WHAT IS BEING ASKED >> Each entry needs to be given again, character for character.

*** Opening THE DATA ***

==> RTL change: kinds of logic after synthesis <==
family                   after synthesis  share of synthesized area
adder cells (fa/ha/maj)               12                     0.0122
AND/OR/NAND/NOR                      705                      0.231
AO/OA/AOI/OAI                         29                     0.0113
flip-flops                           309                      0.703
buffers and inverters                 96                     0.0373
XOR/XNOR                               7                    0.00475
File: config.mk
export PLATFORM = sky130hd
export DESIGN_NAME = mc_ctrl_fsm
export DESIGN_NICKNAME = d
export VERILOG_FILES = /design/src/rtl/mc_ctrl_fsm.sv
export SDC_FILE = /design/constraint.sdc
export NUM_CORES = 1
export LEC_CHECK = 0
export CAP_MARGIN = 10
export CORE_MARGIN = 2
export CORE_UTILIZATION = 46
export DETAILED_ROUTE_END_ITERATION = 16
export GPL_TIMING_DRIVEN = 0
export PLACE_DENSITY = 0.81
export SLEW_MARGIN = 20
export SYNTH_ARGS = -nofsm -noshare
export SYNTH_HDL_FRONTEND = slang
export SYNTH_SLANG_ARGS = --single-unit
File: constraint.sdc
create_clock -name clk -period 3.65 [get_ports clk]
set_input_delay 0.365 -clock clk [delete_from_list [all_inputs] [get_ports clk]]
set_output_delay 0.365 -clock clk [all_outputs]
set_load 0.02 [all_outputs]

*** Closing THE DATA ***

TASK RESULT >>
==> RTL change: kinds of logic after synthesis <==
family                   after synthesis  share of synthesized area
adder cells (fa/ha/maj)               12                     0.0122
AND/OR/NAND/NOR                      705                      0.231
AO/OA/AOI/OAI                         29                     0.0113
flip-flops                           309                      0.703
buffers and inverters                 96                     0.0373
XOR/XNOR                               7                    0.00475
File: config.mk
export PLATFORM = sky130hd
export DESIGN_NAME = mc_ctrl_fsm
export DESIGN_NICKNAME = d
export VERILOG_FILES = /design/src/rtl/mc_ctrl_fsm.sv
export SDC_FILE = /design/constraint.sdc
export NUM_CORES = 1
export LEC_CHECK = 0
export CAP_MARGIN = 10
export CORE_MARGIN = 2
export CORE_UTILIZATION = 46
export DETAILED_ROUTE_END_ITERATION = 16
export GPL_TIMING_DRIVEN = 0
export PLACE_DENSITY = 0.81
export SLEW_MARGIN = 20
export SYNTH_ARGS = -nofsm -noshare
export SYNTH_HDL_FRONTEND = slang
export SYNTH_SLANG_ARGS = --single-unit
File: constraint.sdc
create_clock -name clk -period 3.65 [get_ports clk]
set_input_delay 0.365 -clock clk [delete_from_list [all_inputs] [get_ports clk]]
set_output_delay 0.365 -clock clk [all_outputs]
set_load 0.02 [all_outputs]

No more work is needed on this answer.